▶ Collected data

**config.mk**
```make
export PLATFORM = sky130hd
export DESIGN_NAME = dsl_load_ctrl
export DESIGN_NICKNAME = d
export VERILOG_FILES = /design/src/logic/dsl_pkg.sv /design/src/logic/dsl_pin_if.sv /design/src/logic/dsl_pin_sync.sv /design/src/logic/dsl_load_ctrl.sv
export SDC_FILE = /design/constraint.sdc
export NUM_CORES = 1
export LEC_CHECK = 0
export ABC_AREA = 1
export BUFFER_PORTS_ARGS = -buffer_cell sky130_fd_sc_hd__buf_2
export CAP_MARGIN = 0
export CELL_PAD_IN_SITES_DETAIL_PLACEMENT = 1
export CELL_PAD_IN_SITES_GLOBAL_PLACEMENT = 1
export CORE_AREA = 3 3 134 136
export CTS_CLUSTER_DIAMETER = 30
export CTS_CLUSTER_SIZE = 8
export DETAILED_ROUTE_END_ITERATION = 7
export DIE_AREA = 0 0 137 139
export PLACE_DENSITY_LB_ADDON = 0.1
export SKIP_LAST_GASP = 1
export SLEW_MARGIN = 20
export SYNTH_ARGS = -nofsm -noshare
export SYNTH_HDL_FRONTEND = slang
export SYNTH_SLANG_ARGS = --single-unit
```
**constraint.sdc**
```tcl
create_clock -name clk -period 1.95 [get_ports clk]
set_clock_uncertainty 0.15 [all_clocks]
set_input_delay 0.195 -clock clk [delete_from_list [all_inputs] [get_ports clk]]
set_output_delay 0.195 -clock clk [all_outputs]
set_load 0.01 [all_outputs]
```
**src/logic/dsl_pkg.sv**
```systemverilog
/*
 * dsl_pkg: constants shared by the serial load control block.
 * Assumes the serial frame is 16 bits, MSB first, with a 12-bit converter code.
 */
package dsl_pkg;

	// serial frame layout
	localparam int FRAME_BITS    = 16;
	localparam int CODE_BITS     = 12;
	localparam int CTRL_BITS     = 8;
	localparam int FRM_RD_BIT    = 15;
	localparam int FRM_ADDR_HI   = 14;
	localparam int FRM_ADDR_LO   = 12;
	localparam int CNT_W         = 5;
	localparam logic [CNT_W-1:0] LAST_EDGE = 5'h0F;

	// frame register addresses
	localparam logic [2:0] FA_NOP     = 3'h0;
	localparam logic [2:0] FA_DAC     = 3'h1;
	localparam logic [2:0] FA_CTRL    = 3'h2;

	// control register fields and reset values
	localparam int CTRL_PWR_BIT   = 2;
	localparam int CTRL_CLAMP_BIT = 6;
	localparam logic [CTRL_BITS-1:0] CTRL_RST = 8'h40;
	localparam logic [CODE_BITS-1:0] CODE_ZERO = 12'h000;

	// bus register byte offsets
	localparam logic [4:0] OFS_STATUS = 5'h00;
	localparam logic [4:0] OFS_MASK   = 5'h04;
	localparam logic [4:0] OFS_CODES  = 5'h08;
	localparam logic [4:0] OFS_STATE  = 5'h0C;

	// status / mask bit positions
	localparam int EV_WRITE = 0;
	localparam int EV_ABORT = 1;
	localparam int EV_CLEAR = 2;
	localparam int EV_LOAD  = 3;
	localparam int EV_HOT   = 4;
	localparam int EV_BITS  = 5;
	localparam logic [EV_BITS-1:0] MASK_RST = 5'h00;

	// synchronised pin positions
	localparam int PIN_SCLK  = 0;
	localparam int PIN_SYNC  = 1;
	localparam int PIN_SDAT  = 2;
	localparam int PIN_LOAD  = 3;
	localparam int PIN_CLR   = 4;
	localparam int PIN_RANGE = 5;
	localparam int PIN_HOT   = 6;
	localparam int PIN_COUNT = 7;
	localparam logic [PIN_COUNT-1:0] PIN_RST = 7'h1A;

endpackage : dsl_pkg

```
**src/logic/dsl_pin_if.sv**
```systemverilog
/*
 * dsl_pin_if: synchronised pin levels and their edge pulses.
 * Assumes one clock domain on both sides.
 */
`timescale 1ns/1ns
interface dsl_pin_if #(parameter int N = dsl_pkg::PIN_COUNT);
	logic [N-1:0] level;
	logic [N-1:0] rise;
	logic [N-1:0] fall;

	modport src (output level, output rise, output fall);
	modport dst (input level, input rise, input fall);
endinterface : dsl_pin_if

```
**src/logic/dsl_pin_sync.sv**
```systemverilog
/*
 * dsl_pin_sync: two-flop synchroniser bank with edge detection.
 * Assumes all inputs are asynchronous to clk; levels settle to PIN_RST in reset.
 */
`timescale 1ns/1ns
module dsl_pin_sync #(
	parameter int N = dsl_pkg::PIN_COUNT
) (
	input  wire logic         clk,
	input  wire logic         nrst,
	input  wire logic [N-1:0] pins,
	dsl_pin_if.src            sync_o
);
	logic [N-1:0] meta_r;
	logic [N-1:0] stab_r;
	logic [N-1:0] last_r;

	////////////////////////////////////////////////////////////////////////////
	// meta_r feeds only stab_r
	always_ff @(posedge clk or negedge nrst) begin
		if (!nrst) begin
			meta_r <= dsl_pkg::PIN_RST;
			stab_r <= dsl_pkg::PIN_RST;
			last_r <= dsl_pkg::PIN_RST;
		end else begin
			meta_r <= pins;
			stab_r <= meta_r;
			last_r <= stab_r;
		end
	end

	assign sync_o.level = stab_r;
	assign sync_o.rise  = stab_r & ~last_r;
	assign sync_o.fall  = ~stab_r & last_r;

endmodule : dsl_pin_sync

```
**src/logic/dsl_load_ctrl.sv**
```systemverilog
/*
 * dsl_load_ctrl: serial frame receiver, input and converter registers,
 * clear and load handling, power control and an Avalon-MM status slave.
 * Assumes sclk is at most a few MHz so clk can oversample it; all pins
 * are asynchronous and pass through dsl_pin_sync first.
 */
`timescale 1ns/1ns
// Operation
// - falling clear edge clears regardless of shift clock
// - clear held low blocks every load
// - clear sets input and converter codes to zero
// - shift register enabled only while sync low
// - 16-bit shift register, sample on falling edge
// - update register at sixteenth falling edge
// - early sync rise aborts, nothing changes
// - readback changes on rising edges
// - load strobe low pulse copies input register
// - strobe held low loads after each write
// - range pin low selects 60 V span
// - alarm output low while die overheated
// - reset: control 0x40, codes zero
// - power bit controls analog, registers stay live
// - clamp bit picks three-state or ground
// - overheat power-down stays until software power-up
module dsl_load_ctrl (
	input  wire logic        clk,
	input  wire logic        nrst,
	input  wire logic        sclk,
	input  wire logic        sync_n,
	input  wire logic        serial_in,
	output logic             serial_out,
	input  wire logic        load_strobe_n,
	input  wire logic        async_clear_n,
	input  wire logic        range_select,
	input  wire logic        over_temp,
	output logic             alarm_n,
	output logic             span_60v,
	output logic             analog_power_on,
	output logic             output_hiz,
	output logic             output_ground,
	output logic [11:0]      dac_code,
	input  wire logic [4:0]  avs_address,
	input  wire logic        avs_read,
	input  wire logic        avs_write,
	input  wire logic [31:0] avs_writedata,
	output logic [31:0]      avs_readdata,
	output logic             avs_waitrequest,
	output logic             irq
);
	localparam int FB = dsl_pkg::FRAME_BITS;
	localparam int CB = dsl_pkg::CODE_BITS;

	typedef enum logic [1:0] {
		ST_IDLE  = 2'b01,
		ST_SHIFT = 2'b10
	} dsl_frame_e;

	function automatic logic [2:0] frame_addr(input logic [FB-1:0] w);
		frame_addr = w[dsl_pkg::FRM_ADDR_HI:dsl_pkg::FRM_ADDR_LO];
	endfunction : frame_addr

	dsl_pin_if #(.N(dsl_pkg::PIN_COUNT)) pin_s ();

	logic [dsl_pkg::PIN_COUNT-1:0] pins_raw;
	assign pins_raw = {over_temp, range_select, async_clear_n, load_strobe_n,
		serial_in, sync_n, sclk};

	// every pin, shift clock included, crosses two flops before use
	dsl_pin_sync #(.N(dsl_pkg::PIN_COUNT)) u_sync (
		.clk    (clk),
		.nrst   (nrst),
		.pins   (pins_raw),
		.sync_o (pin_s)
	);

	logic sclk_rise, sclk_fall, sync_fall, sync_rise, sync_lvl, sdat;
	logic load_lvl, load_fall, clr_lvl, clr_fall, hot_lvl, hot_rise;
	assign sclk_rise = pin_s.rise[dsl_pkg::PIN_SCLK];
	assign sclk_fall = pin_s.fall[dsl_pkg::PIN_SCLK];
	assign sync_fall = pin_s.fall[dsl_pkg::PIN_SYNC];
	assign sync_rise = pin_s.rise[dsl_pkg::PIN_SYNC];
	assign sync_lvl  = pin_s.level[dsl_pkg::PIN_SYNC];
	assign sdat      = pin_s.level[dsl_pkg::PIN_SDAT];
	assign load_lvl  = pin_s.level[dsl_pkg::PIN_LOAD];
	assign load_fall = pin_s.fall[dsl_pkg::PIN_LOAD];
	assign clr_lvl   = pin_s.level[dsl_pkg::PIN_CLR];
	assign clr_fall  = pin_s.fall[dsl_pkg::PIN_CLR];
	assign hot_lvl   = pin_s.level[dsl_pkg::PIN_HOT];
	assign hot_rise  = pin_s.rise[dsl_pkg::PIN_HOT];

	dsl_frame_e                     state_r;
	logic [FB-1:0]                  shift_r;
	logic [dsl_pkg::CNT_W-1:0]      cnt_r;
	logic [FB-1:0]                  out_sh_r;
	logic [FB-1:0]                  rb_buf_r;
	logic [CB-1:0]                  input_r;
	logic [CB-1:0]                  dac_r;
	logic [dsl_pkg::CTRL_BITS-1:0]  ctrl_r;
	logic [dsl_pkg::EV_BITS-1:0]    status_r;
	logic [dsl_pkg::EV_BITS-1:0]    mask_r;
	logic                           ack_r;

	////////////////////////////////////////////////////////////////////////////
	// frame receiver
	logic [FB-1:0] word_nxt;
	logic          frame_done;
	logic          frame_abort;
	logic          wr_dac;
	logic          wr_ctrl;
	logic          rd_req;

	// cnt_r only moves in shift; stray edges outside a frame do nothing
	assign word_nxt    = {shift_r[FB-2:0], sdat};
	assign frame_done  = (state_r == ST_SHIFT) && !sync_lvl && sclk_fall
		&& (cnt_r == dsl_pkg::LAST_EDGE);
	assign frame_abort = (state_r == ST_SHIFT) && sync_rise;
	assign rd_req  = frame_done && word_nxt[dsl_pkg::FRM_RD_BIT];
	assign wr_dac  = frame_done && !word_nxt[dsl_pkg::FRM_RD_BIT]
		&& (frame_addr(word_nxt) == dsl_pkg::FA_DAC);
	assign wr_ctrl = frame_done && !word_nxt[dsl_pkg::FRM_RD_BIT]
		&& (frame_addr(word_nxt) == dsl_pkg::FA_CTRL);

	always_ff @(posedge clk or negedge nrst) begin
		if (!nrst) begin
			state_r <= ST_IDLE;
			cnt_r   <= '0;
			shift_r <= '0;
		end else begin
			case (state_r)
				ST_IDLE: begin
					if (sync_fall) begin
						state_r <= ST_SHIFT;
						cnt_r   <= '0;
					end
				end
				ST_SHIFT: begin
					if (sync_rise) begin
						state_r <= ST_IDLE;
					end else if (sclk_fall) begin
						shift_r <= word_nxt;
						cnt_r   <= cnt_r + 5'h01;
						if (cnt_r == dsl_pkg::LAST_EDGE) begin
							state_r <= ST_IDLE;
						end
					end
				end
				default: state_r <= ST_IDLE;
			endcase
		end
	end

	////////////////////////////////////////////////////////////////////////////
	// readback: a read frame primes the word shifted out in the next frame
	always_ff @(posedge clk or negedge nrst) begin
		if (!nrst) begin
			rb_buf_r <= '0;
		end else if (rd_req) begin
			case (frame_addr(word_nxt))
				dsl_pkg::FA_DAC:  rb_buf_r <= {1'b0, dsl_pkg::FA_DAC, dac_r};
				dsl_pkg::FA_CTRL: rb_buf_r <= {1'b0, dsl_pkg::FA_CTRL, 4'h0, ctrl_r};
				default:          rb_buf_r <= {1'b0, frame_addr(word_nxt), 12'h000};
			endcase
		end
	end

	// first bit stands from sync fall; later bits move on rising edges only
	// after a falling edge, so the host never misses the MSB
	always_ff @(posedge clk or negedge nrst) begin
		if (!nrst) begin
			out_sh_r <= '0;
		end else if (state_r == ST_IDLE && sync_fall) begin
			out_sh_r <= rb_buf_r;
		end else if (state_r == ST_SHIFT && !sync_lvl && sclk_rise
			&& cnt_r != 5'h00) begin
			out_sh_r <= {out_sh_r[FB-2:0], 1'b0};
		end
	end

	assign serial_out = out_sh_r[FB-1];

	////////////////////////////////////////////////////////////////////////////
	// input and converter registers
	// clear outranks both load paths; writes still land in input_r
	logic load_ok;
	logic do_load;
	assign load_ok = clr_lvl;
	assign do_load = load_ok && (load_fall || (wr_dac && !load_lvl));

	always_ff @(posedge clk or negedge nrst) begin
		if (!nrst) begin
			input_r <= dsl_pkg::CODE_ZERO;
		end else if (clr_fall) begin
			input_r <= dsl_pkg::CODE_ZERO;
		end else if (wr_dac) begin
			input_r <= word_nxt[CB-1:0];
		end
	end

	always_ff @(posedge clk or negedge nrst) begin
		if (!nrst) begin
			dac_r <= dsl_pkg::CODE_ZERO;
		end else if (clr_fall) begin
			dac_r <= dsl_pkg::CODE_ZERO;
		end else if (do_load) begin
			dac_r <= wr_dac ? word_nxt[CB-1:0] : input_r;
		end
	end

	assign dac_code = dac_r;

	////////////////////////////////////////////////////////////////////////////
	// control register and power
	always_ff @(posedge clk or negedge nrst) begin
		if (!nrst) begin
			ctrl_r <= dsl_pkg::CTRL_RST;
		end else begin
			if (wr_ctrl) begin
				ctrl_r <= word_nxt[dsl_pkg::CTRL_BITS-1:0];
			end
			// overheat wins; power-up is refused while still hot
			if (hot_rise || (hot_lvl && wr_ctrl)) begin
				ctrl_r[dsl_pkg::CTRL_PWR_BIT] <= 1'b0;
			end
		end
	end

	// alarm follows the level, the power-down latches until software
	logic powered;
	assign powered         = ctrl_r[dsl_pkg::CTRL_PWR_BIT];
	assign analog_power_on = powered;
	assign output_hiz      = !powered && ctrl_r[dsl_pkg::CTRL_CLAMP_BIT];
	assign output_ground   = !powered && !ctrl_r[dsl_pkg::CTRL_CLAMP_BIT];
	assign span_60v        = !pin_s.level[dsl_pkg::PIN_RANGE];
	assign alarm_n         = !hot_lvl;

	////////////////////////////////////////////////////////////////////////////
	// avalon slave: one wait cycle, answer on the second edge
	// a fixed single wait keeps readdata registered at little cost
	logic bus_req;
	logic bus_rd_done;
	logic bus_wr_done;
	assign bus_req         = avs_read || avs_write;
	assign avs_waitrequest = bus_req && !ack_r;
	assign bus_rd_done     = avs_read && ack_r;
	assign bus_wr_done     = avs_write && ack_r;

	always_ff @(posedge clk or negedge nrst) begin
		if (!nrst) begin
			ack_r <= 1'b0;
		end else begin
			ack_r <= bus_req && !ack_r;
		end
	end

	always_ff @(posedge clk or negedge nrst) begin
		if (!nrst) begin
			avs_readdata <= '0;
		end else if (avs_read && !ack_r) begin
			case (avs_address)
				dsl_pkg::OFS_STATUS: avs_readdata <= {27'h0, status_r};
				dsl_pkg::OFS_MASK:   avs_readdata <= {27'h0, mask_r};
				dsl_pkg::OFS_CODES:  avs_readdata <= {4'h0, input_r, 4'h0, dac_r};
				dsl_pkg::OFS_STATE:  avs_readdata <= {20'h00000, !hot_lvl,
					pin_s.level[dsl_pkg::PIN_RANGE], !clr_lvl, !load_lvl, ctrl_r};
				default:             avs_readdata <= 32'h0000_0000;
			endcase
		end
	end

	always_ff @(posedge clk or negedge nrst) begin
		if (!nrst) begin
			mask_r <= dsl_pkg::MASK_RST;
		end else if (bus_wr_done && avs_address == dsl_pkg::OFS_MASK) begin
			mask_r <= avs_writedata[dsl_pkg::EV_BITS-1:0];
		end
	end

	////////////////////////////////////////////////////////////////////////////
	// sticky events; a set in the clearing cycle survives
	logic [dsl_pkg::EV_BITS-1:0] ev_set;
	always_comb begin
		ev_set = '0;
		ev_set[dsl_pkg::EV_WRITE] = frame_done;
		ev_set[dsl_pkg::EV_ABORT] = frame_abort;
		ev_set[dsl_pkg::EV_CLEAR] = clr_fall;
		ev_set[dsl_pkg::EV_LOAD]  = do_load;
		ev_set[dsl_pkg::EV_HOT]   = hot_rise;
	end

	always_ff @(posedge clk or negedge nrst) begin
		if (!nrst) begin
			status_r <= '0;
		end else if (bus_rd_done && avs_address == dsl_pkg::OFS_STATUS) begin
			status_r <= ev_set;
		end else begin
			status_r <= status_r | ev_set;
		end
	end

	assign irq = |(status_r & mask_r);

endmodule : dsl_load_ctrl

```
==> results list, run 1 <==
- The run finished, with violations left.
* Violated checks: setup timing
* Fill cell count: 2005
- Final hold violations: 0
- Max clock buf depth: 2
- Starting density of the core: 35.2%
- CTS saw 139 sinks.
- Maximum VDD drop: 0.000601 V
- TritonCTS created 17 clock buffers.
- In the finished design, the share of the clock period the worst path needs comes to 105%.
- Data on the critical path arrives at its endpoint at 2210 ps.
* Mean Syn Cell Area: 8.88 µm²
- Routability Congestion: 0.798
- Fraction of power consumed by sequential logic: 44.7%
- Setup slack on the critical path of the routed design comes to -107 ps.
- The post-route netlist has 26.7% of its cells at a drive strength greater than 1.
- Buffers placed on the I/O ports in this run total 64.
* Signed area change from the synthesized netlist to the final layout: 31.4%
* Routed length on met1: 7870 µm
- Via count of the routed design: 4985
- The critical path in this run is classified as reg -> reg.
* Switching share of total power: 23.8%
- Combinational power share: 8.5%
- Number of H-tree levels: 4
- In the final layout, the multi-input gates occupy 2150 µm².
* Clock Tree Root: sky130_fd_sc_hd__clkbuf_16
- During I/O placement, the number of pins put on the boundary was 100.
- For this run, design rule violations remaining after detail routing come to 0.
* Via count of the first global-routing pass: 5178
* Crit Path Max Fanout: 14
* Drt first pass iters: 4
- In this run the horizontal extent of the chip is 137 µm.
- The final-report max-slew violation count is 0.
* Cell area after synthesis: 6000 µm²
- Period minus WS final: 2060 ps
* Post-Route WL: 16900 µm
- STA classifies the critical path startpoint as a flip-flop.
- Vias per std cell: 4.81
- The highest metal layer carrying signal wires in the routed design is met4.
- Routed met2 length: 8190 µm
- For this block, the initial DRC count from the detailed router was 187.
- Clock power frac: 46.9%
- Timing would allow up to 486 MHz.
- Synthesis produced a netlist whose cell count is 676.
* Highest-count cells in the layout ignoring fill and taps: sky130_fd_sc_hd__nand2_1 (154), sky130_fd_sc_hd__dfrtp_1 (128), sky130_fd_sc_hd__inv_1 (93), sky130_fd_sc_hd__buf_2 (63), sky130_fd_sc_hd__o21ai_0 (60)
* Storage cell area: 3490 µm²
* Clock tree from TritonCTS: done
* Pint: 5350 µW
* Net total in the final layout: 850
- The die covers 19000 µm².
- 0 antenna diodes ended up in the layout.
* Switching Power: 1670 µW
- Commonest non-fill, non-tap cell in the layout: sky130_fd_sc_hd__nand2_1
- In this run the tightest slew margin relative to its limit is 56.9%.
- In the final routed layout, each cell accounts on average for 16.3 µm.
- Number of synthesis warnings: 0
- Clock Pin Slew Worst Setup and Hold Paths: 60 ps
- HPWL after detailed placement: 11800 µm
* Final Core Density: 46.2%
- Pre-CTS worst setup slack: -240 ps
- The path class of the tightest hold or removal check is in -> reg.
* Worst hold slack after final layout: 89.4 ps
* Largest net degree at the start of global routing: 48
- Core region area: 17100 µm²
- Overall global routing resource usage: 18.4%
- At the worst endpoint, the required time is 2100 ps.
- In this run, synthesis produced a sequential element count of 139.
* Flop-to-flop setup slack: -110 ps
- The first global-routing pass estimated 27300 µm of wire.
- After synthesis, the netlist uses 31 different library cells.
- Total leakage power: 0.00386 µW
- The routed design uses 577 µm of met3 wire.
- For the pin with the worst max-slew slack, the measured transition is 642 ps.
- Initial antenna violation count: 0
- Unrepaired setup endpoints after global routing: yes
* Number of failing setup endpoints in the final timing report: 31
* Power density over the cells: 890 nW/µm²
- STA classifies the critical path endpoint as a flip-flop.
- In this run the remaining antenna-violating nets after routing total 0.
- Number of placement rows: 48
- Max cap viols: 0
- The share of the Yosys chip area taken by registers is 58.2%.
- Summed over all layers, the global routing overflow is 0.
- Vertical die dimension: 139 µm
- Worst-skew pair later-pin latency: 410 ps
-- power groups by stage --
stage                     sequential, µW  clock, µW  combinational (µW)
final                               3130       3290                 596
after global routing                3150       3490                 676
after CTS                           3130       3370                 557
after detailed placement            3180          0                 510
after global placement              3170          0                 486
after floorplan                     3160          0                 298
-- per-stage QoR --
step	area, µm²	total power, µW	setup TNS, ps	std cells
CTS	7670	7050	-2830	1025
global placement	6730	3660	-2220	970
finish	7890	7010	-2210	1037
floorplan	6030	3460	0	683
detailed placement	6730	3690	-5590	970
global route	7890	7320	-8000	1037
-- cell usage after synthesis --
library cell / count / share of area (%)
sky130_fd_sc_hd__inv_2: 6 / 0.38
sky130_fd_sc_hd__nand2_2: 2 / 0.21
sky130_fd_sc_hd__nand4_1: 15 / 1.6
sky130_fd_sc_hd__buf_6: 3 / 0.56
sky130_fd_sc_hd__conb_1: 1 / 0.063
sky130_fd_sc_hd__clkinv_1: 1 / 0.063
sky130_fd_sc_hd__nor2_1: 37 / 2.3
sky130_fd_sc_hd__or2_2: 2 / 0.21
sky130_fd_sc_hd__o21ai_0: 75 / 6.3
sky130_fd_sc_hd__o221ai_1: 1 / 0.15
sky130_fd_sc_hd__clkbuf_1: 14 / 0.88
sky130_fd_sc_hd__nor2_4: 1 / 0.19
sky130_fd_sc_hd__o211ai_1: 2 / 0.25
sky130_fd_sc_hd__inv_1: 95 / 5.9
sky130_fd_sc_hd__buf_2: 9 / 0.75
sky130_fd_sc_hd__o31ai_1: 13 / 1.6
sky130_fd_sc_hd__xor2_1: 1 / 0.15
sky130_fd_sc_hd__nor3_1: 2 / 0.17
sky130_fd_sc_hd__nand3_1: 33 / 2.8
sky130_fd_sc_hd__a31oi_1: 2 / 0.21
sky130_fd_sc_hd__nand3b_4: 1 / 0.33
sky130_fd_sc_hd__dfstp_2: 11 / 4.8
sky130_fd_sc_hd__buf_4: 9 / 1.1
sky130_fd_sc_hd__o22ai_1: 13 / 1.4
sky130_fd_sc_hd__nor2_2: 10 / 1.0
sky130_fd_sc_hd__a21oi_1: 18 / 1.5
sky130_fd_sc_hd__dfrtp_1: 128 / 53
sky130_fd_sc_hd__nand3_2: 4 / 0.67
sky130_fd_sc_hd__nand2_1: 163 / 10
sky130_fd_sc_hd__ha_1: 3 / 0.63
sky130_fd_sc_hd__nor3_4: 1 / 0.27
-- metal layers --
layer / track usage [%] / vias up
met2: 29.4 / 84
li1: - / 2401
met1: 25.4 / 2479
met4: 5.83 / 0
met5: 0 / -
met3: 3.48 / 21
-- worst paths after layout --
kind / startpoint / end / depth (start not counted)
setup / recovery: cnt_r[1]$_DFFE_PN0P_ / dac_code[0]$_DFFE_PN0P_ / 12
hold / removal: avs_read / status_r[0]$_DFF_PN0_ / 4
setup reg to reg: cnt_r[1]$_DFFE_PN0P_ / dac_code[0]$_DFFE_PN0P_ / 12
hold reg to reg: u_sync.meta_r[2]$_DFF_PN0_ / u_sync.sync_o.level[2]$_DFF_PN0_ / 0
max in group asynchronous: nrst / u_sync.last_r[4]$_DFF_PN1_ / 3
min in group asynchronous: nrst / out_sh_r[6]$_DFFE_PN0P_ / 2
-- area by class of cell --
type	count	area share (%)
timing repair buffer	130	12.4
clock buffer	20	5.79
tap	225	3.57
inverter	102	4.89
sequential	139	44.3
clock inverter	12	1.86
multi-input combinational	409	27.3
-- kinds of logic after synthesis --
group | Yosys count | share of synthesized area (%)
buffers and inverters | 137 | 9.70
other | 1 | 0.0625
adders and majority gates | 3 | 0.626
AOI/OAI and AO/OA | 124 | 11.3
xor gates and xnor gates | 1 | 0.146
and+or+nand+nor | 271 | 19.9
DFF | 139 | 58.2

▶ Directions
Where a line of the records has the string "finished", copy that line.

▶ Solution
- The run finished, with violations left.
- In the finished design, the share of the clock period the worst path needs comes to 105%.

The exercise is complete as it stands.